*DIRECTIONS:*
Reproduce the records exactly, beginning with their first line and ending with the line that contains "set_load 0.05 [all_outputs]", and output nothing more.

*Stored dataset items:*
--- config.mk ---
export PLATFORM = sky130hd
export DESIGN_NAME = regfile_wb_scheduler
export DESIGN_NICKNAME = d
export VERILOG_FILES = /design/src/rtl/regfile_wb_scheduler_pkg.sv /design/src/rtl/regfile_wb_scheduler_rr_arbiter.sv /design/src/rtl/regfile_wb_scheduler.sv
export SDC_FILE = /design/constraint.sdc
export NUM_CORES = 1
export LEC_CHECK = 0
export CELL_PAD_IN_SITES_DETAIL_PLACEMENT = 1
export CELL_PAD_IN_SITES_GLOBAL_PLACEMENT = 1
export CORE_MARGIN = 5
export CORE_UTILIZATION = 22
export DETAILED_ROUTE_END_ITERATION = 12
export PLACE_DENSITY_LB_ADDON = 0.1
export SYNTH_ARGS = -nofsm -noshare
export SYNTH_HDL_FRONTEND = slang
export SYNTH_SLANG_ARGS = --single-unit
export TNS_END_PERCENT = 20
--- constraint.sdc ---
create_clock -name clk -period 3 [get_ports clk]
set_clock_uncertainty 0.05 [all_clocks]
set_input_delay 0.6 -clock clk [delete_from_list [all_inputs] [get_ports clk]]
set_output_delay 0.6 -clock clk [all_outputs]
set_load 0.05 [all_outputs]
--- src/rtl/regfile_wb_scheduler_pkg.sv ---
// Shared register-file definitions for the writeback scheduler: widths, the $zero
// index, the writeback request record and the round-robin index helper.
package mips_pkg;

    localparam int REG_ADDR_W = 5;
    localparam int REG_DATA_W = 32;
    localparam int RR_IDX_W   = 3;
    localparam int MAX_REQ    = 8;

    localparam logic [REG_ADDR_W-1:0] REG_ZERO = 5'd0;

    typedef struct packed {
        logic [REG_ADDR_W-1:0] addr;
        logic [REG_DATA_W-1:0] data;
    } wb_req_t;

    // Index following ptr in a ring of n requesters.
    function automatic logic [RR_IDX_W-1:0] next_rr(
        input logic [RR_IDX_W-1:0] ptr,
        input logic [RR_IDX_W:0]   n
    );
        logic [RR_IDX_W:0] nxt;
        nxt = {1'b0, ptr} + 4'd1;
        return (nxt >= n) ? 3'd0 : nxt[RR_IDX_W-1:0];
    endfunction

endpackage

--- src/rtl/regfile_wb_scheduler_rr_arbiter.sv ---
// Round-robin arbiter: combinational grant starting the scan at r_ptr, with the
// pointer moving one past the winner whenever any request is present.
module rr_arbiter
    import mips_pkg::*;
#(
    parameter int NUM_REQ = 3
) (
    input  logic                clk,
    input  logic                rst_n,
    input  logic [NUM_REQ-1:0]  i_req,
    output logic [NUM_REQ-1:0]  o_grant,
    output logic [RR_IDX_W-1:0] o_winner,
    output logic                o_found
);

    logic [RR_IDX_W-1:0] r_ptr;
    logic [RR_IDX_W-1:0] w_winner;
    logic                w_found;
    logic                w_hit;

    // Winner search: first the sources at or above r_ptr, then wrap to those below it.
    always_comb begin
        w_found  = 1'b0;
        w_winner = {RR_IDX_W{1'b0}};
        w_hit    = 1'b0;
        for (int j = 0; j < NUM_REQ; j++) begin
            w_hit    = !w_found && i_req[j] && (j >= int'(r_ptr));
            w_winner = w_hit ? RR_IDX_W'(j) : w_winner;
            w_found  = w_found || w_hit;
        end
        for (int j = 0; j < NUM_REQ; j++) begin
            w_hit    = !w_found && i_req[j] && (j < int'(r_ptr));
            w_winner = w_hit ? RR_IDX_W'(j) : w_winner;
            w_found  = w_found || w_hit;
        end
    end

    // One-hot grant decoded from the winning index.
    always_comb begin
        o_grant = {NUM_REQ{1'b0}};
        for (int j = 0; j < NUM_REQ; j++) begin
            o_grant[j] = w_found && (w_winner == RR_IDX_W'(j));
        end
    end

    // Rotating priority pointer.
    always_ff @(posedge clk or negedge rst_n) begin
        if (!rst_n) begin
            r_ptr <= 3'd0;
        end else if (w_found) begin
            r_ptr <= next_rr(w_winner, 4'(NUM_REQ));
        end else begin
            r_ptr <= r_ptr;
        end
    end

    assign o_winner = w_winner;
    assign o_found  = w_found;

endmodule

--- src/rtl/regfile_wb_scheduler.sv ---
// Writeback scheduler owning the regfile write port; decode-read bypass of the
// in-flight write is enabled by defining RF_WB_BYPASS_EN.
module regfile_wb_scheduler
    import mips_pkg::*;
#(
    parameter int NUM_REQ = 3,
    parameter int ADDR_W  = REG_ADDR_W,
    parameter int DATA_W  = REG_DATA_W
) (
    input  logic                      clk,
    input  logic                      rst_n,
    input  logic [NUM_REQ-1:0]        req_valid,
    output logic [NUM_REQ-1:0]        req_ready,
    input  logic [NUM_REQ*ADDR_W-1:0] req_addr,
    input  logic [NUM_REQ*DATA_W-1:0] req_data,
    output logic                      rf_we,
    output logic [ADDR_W-1:0]         rf_waddr,
    output logic [DATA_W-1:0]         rf_wdata,
    input  logic [ADDR_W-1:0]         rd_addr1,
    input  logic [ADDR_W-1:0]         rd_addr2,
    input  logic [DATA_W-1:0]         rf_rdata1,
    input  logic [DATA_W-1:0]         rf_rdata2,
    output logic [DATA_W-1:0]         rd_data1,
    output logic [DATA_W-1:0]         rd_data2,
    output logic [15:0]               grant_cnt
);

    logic [NUM_REQ-1:0]  w_grant;
    logic [RR_IDX_W-1:0] w_winner;
    logic                w_found;
    logic [ADDR_W-1:0]   w_sel_addr;
    logic [DATA_W-1:0]   w_sel_data;

    logic                r_we;
    logic [ADDR_W-1:0]   r_waddr;
    logic [DATA_W-1:0]   r_wdata;
    logic [15:0]         r_cnt;

    rr_arbiter #(
        .NUM_REQ (NUM_REQ)
    ) u_arb (
        .clk      (clk),
        .rst_n    (rst_n),
        .i_req    (req_valid),
        .o_grant  (w_grant),
        .o_winner (w_winner),
        .o_found  (w_found)
    );

    // The regfile never stalls, so every grant is a transfer; ready is held low in reset.
    assign req_ready = w_grant & {NUM_REQ{rst_n}};

    // AND-OR select of the granted source's address and data.
    always_comb begin
        w_sel_addr = {ADDR_W{1'b0}};
        w_sel_data = {DATA_W{1'b0}};
        for (int j = 0; j < NUM_REQ; j++) begin
            w_sel_addr = w_sel_addr | (req_addr[j*ADDR_W +: ADDR_W] & {ADDR_W{w_grant[j]}});
            w_sel_data = w_sel_data | (req_data[j*DATA_W +: DATA_W] & {DATA_W{w_grant[j]}});
        end
    end

    // Write-port register; a $zero destination is consumed without raising the write enable.
    always_ff @(posedge clk or negedge rst_n) begin
        if (!rst_n) begin
            r_we    <= 1'b0;
            r_waddr <= {ADDR_W{1'b0}};
            r_wdata <= {DATA_W{1'b0}};
        end else if (w_found) begin
            r_we    <= (w_sel_addr != ADDR_W'(REG_ZERO));
            r_waddr <= w_sel_addr;
            r_wdata <= w_sel_data;
        end else begin
            r_we    <= 1'b0;
            r_waddr <= r_waddr;
            r_wdata <= r_wdata;
        end
    end

    // Saturating count of accepted requests.
    always_ff @(posedge clk or negedge rst_n) begin
        if (!rst_n) begin
            r_cnt <= 16'd0;
        end else if (w_found && (r_cnt != 16'hFFFF)) begin
            r_cnt <= r_cnt + 16'd1;
        end else begin
            r_cnt <= r_cnt;
        end
    end

    assign rf_we     = r_we;
    assign rf_waddr  = r_waddr;
    assign rf_wdata  = r_wdata;
    assign grant_cnt = r_cnt;

`ifdef RF_WB_BYPASS_EN
    // The regfile array still returns the old value this cycle, so forward the pending write.
    assign rd_data1 = (r_we && (r_waddr != ADDR_W'(REG_ZERO)) && (r_waddr == rd_addr1)) ? r_wdata : rf_rdata1;
    assign rd_data2 = (r_we && (r_waddr != ADDR_W'(REG_ZERO)) && (r_waddr == rd_addr2)) ? r_wdata : rf_rdata2;
`else
    logic w_unused_rd_addr;
    assign w_unused_rd_addr = ^{rd_addr1, rd_addr2};
    assign rd_data1 = rf_rdata1;
    assign rd_data2 = rf_rdata2;
`endif

endmodule

==> impl_metrics.toml, run 1 <==
[yosys]
yosysTopAreaCellShare_pct = 43.43
synth_edf_count = 0
synthFlopType = "dfrtp_1"
synth-seq-cells = 57
ys_warn_count = 0
syn-num-nets = 524
yosysSeqAreaShare_pct = 43.43
yosysMostFrequentCell = "buf_4"
synth_async_sr_flop_share_pct = 100.0
syn-cell-area_um2 = 3284
syn_inst = 333
syn_avg_cell_area_um2 = 9.863
synth_area_leaders = "dfrtp_1 (43%), buf_4 (15%), a222oi_1 (11%)"
yosysUniqueCellTypes = 41
synth_area_leader_cell = "dfrtp_1"
ys_top_cells_by_count = "buf_4 (64), dfrtp_1 (57), nor2_1 (39), a222oi_1 (37), a21oi_1 (32)"

[cts]
cts_buffers = 9
post_cts_buffers = 0
clk_latency_ns = 0.33
cts.path.max_buffers = 2
cts-root-buf = "clkbuf_16"
postCtsHoldBufs = 0
cts_tree = "built"
h-tree-depth = 3
clock_sinks = 57
cts_resized = 0
path_clk_slew_ns = 0.05

[sta]
final_hold_viol_count = 0
period_minus_slack_ns = 2.745
rsz0062_at_grt = "no"
finalMaxSlewViolations = 0
fin_crit_sh_pct = 91.48
finalSetupViolCount = 0
setup_tns_ns = 0
worst_slew_pin_slew_ns = 0.5555
relSlewSlack_pct = 62.85
fmax_mhz = 364.4

[placed_design]
dpl-instance-area_um2 = 4801
routabilityCongestion = 0.7131
dp_hpwl_um = 8865
io_buffers = 172

[cells_and_area]
drive_above_1_share_pct = 10.00
area_delta_synth_final_pct = 55.12
final_util_pct = 34.92
fin_nets = 636
fin_area_um2 = 5095
num_antenna_cells = 0

[power_and_ir_drop]
p_leak_nw = 2.022
vdd_drop_max_v = 0.0002999
pwr_density_cell_nw_per_um2 = 731.2

[global_route]
grt.total_usage_pct = 13.01
grt_max_degree = 53
use_met1_pct = 14.64
grt-busiest-layer = "met2"
antenna_found_initial = 0
grtUsageMet3_pct = 7.099
grtUsageMet2_pct = 20.75
overflow = 0
grt_pass1_wl_um = 18400
grt_pass1_vias = 3483

[worst_setup_path]
r2r_start = "u_arb.r_ptr[0]"
endpoint = "req_ready[0]"
cp_cell_sequence = "clkdlybuf4s50_1 -> or2_2 -> a311oi_2 -> and2_1 -> buf_12"
worst-endpoint-arrival_ns = 2.09
r2r_cells = 5
rr_endpoint = "rf_we"
worstSetupEndpointType = "output pin"
crit_family = "buffers and inverters"
setup.worst_path.start_class = "input pin"
crit_slowest_cell = "clkdlybuf4s50_1"
critical_path_required_ns = 2.35
path_depth = 5
critical_path_buf_inv_count = 2
cp-startpoint = "req_valid[1]"
crit_fanout = 6
crit_type = "input pin to output pin"
r2r_slack_ns = 0.94
slowest_delay_ns = 0.51

[routing]
postRouteAntennaNets = 0
drc_errors = 0
wl_um = 11280
viasPerCell = 4.771
wire_per_inst_um = 17.79
drt_first_pass_iters = 5
drtIter0Drc = 229
dr_total_vias = 3025

[run_status]
status = "complete, no violations"

[flow_run]
cap_violations = 0

[die]
die_x_um = 132.2
die-area_um2 = 17470
core_um2 = 14590
pin_count = 311
start_util_pct = 22.51
num_rows = 44
fp.dieH_um = 132.2

[worst_hold_path]
min_path_type = "input pin to asynchronous set/reset pin"
-- per-stage QoR --
stage | setup WS (ns) | cells | power [W] | hold WS [ns]
after floorplan | 0.5340 | 333 | 0.002300 | 0.2544
after global placement | 0.2663 | 618 | 0.002756 | 0.4270
after detailed placement | 0.2583 | 618 | 0.002775 | 0.4326
after CTS | 0.2413 | 634 | 0.003787 | 0.3317
after global routing | 0.1802 | 634 | 0.003927 | 0.3498
final | 0.2555 | 634 | 0.003725 | 0.3078
-- logic make-up after synthesis --
group,Yosys count,share of synthesized area (%)
and+or+nand+nor,94,14.86
buffers and inverters,85,17.45
AOI/OAI and AO/OA,80,19.39
DFF,57,43.43
xor gates and xnor gates,13,3.467
muxes,3,1.028
adders and majority gates,1,0.3809
-- placed cells by master (no fill, tap or decap), types with 3 or more instances in the layout --
cell type        instances
clkbuf_16                9
and2_1                   4
nand2_1                 15
a222oi_1                37
buf_4                   12
xnor2_1                  3
nor2_1                  39
clkdlybuf4s50_1        168
nand2b_1                 3
nand4_1                  4
nor3_1                   7
a21oi_1                 32
buf_12                   3
dfrtp_1                 57
nand3_1                  5
clkbuf_8                 4
o41ai_1                  3
xor2_1                  10
-- worst min-delay path by stage --
stage                         endpoint  cells after the start  slack, ns         from
after floorplan           grant_cnt[0]                      0       0.25        rst_n
after global placement     rf_waddr[1]                      2       0.43  rf_waddr[1]
after detailed placement   rf_waddr[1]                      2       0.43  rf_waddr[1]
after CTS                  rf_waddr[1]                      2       0.33        rst_n
after global routing       rf_waddr[1]                      2       0.35        rst_n
final                      rf_waddr[1]                      2       0.31        rst_n
-- routing by layer --
| metal | wire length, um | vias to the layer above |
|---|---|---|
| li1 | - | 1402 |
| met2 | 5407 | 145 |
| met4 | 253 | 0 |
| met5 | 0 | - |
| met1 | 4417 | 1449 |
| met3 | 1201 | 29 |
-- cell type report --
cell class | instances | area [um^2]
tap | 184 | 230.2
inverter | 2 | 7.507
clock inverter | 2 | 10.01
clock buffer | 14 | 284.0
timing repair buffer | 184 | 1837
multi-input combinational | 191 | 1300
fill | 1641 | 9494
sequential | 57 | 1426
-- worst reg2reg max path, stage by stage (launching register included) --
cell,delay [ns]
dfrtp_1,0.46
and4bb_2,0.40
a211oi_4,0.07
buf_4,0.25
a222oi_1,0.51
nand4_1,0.16
-- registers in the layout (all words and copies together) (netlist names) --
| name | flops |
|---|---|
| rf_wdata | 32 |
| grant_cnt | 16 |
| rf_we | 1 |
| u_arb.r_ptr | 3 |
| rf_waddr | 5 |
-- power by group --
group / total (W) / switching [W] / internal, W / leakage [nW]
sequential: 0.00113 / 0.000181 / 0.000947 / 0.676
clock: 0.000986 / 0.000341 / 0.000645 / 0.149
combinational: 0.00161 / 0.000992 / 0.000618 / 1.20
Power figures use the tool's default switching activity.
==> run 2, diff against run 1 <==
--- a/config.mk
+++ b/config.mk
@@ -7,7 +7,7 @@
 export LEC_CHECK = 0
 export CELL_PAD_IN_SITES_DETAIL_PLACEMENT = 1
 export CELL_PAD_IN_SITES_GLOBAL_PLACEMENT = 1
-export CORE_MARGIN = 5
+export CORE_MARGIN = 2
 export CORE_UTILIZATION = 22
 export DETAILED_ROUTE_END_ITERATION = 12
 export PLACE_DENSITY_LB_ADDON = 0.1
==> run 2 against run 1 <==
Effect of this change:
- largest cell class unchanged
- die area down 8.9%
- sequential power about the same
- fmax down 1.3%
- clock power up 0.7%
- global-route usage up 0.98 points
- utilization up 0.12 points
- hold slack worse by 0.24 ns
- critical path depth unchanged
- total power about the same
- sequential share of layout area about the same
- count of clock-buffer cells in the layout unchanged
- highest routed layer unchanged
- via count up 0.53%
==> impl_metrics.toml, run 2 (synthesis gave the netlist of run 1 again) <==
[global_route]
grtUsageMet3_pct = 5.905
grt.total_usage_pct = 13.99
grt_pass1_wl_um = 17420
use_met1_pct = 16.51
grt-busiest-layer = "met2"
grtUsageMet2_pct = 22.58
overflow = 0
grt_max_degree = 59
antenna_found_initial = 0
grt_pass1_vias = 3275

[cts]
postCtsHoldBufs = 0
path_clk_slew_ns = 0.05
cts_buffers = 9
clk_latency_ns = 0.32
cts_resized = 0
h-tree-depth = 3
clock_sinks = 57
post_cts_buffers = 0
cts_tree = "built"
cts-root-buf = "clkbuf_16"
cts.path.max_buffers = 2

[die]
die-area_um2 = 15920
core_um2 = 14530
start_util_pct = 22.60
fp.dieH_um = 126.2
pin_count = 311
num_rows = 44
die_x_um = 126.2

[cells_and_area]
area_delta_synth_final_pct = 55.05
final_util_pct = 35.04
final_common_cell = "clkdlybuf4s50_1"
layoutNonFillerInstCount = 632
fin_nets = 634
final_cell_mix = "clkdlybuf4s50_1 (168), dfrtp_1 (57), nor2_1 (39), a222oi_1 (37), a21oi_1 (32)"
drive_above_1_share_pct = 9.821
fillers = 1659
num_antenna_cells = 0
fin_area_um2 = 5092
largest_register_ff_count = 32

[sta]
period_minus_slack_ns = 2.781
finalSetupViolCount = 0
rsz0062_at_grt = "no"
relSlewSlack_pct = 34.98
final_hold_viol_count = 0
finalMaxSlewViolations = 0
worst_slew_pin_slew_ns = 0.9753
fmax_mhz = 359.6
fin_crit_sh_pct = 92.70
setup_tns_ns = 0

[placed_design]
dpl-instance-area_um2 = 4798
dp.cells = 616
dp_hpwl_um = 8274
routabilityCongestion = 0.7400
io_buffers = 172

[worst_setup_path]
crit_slowest_cell = "clkdlybuf4s50_1"
cp_cell_sequence = "clkdlybuf4s50_1 -> or2_2 -> a311oi_2 -> and2_1 -> buf_12"
critical_path_required_ns = 2.35
crit_fanout = 6
slowest_delay_ns = 0.51
crit_family = "buffers and inverters"
setup.worst_path.start_class = "input pin"
worst-endpoint-arrival_ns = 2.13
critical_path_buf_inv_count = 2
worstSetupEndpointType = "output pin"
crit_type = "input pin to output pin"

[power_and_ir_drop]
pwr-share-comb_pct = 43.1
p_clk_share_pct = 26.7
p_leak_nw = 2.015
power_w = 0.003726
switching_share_pct = 40.65
pwr_density_cell_nw_per_um2 = 731.6
pwr-share-seq_pct = 30.2
power.internal_w = 0.002211
switching_power_w = 0.001514
vdd_drop_max_v = 0.0002618

[run_status]
status = "complete, no violations"

[worst_hold_path]
min_path_type = "input pin to asynchronous set/reset pin"

[routing]
postRouteAntennaNets = 0
wire_per_inst_um = 17.16
drt_first_pass_iters = 7
drc_errors = 0
wl_um = 10850
dr_total_vias = 3041
viasPerCell = 4.812
drtIter0Drc = 254

[flow_run]
cap_violations = 0
## run 2: cell count changes in the layout (fill, tap and decap cells not counted)
cell,delta
o221ai_2,-1
o31a_1,-1
o31a_2,+1
buf_4,-2
o221ai_4,+1
## run 2: area by class of cell
type / count / area (um^2) / share of cell area, %
clock buffers: 14 / 284.0 / 5.577
clock inverters: 2 / 10.01 / 0.1966
inverters: 2 / 7.507 / 0.1474
multi-input cells: 191 / 1313 / 25.77
flip-flops and latches: 57 / 1426 / 28.01
well taps: 184 / 230.2 / 4.521
repair buffers: 182 / 1822 / 35.77
## run 2: stage by stage
step                      hold slack, ns  setup slack (ns)
after global routing             0.07499            0.1018
after floorplan                   0.2544            0.5340
after detailed placement          0.4178            0.1622
after CTS                        0.06339            0.1946
final                            0.07032            0.2191
after global placement            0.4084            0.1728
## run 2: worst paths after layout
kind,startpoint,to,slack (ns),depth (start not counted)
max,req_valid[1],req_ready[0],0.22,5
min,rst_n,rf_waddr[2],0.07,1
max reg2reg,u_arb.r_ptr[0],rf_wdata[15],0.94,4
min reg2reg,rf_waddr[1],rf_waddr[1],0.45,2
max in group asynchronous,rst_n,rf_wdata[3],2.15,2
min in group clk,rf_waddr[1],rf_waddr[1],0.45,2
## run 2: worst register-to-register path, cell delays in order (launching register included)
cell	delay (ns)
dfrtp_1	0.46
o21ba_2	0.26
o221ai_4	0.76
a222oi_1	0.25
a21oi_1	0.21
## run 2: power by group through the flow
stage / sequential [W] / combinational, W / clock, W
after global placement: 0.00113 / 0.00162 / 0
final: 0.00113 / 0.00161 / 0.000993
after global routing: 0.00116 / 0.00171 / 0.00107
after detailed placement: 0.00114 / 0.00163 / 0
after CTS: 0.00113 / 0.00163 / 0.00103
after floorplan: 0.00171 / 0.000589 / 0
## run 2: metal layers
layer | routed length (um) | part of all wire [%] | vias up
met1 | 4362 | 40 | 1459
met5 | 0 | 0 | -
met2 | 5096 | 47 | 148
met4 | 201 | 1.9 | 0
met3 | 1184 | 11 | 33
li1 | - | - | 1401
==> run 3, diff against run 2 <==
--- a/config.mk
+++ b/config.mk
@@ -11,6 +11,7 @@
 export CORE_UTILIZATION = 22
 export DETAILED_ROUTE_END_ITERATION = 12
 export PLACE_DENSITY_LB_ADDON = 0.1
+export SLEW_MARGIN = 20
 export SYNTH_ARGS = -nofsm -noshare
 export SYNTH_HDL_FRONTEND = slang
 export SYNTH_SLANG_ARGS = --single-unit
==> results of run 3 <==
No change in the layout: final DEF, timing and power equal those of run 2.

*TASK RESULT:*
--- config.mk ---
export PLATFORM = sky130hd
export DESIGN_NAME = regfile_wb_scheduler
export DESIGN_NICKNAME = d
export VERILOG_FILES = /design/src/rtl/regfile_wb_scheduler_pkg.sv /design/src/rtl/regfile_wb_scheduler_rr_arbiter.sv /design/src/rtl/regfile_wb_scheduler.sv
export SDC_FILE = /design/constraint.sdc
export NUM_CORES = 1
export LEC_CHECK = 0
export CELL_PAD_IN_SITES_DETAIL_PLACEMENT = 1
export CELL_PAD_IN_SITES_GLOBAL_PLACEMENT = 1
export CORE_MARGIN = 5
export CORE_UTILIZATION = 22
export DETAILED_ROUTE_END_ITERATION = 12
export PLACE_DENSITY_LB_ADDON = 0.1
export SYNTH_ARGS = -nofsm -noshare
export SYNTH_HDL_FRONTEND = slang
export SYNTH_SLANG_ARGS = --single-unit
export TNS_END_PERCENT = 20
--- constraint.sdc ---
create_clock -name clk -period 3 [get_ports clk]
set_clock_uncertainty 0.05 [all_clocks]
set_input_delay 0.6 -clock clk [delete_from_list [all_inputs] [get_ports clk]]
set_output_delay 0.6 -clock clk [all_outputs]
set_load 0.05 [all_outputs]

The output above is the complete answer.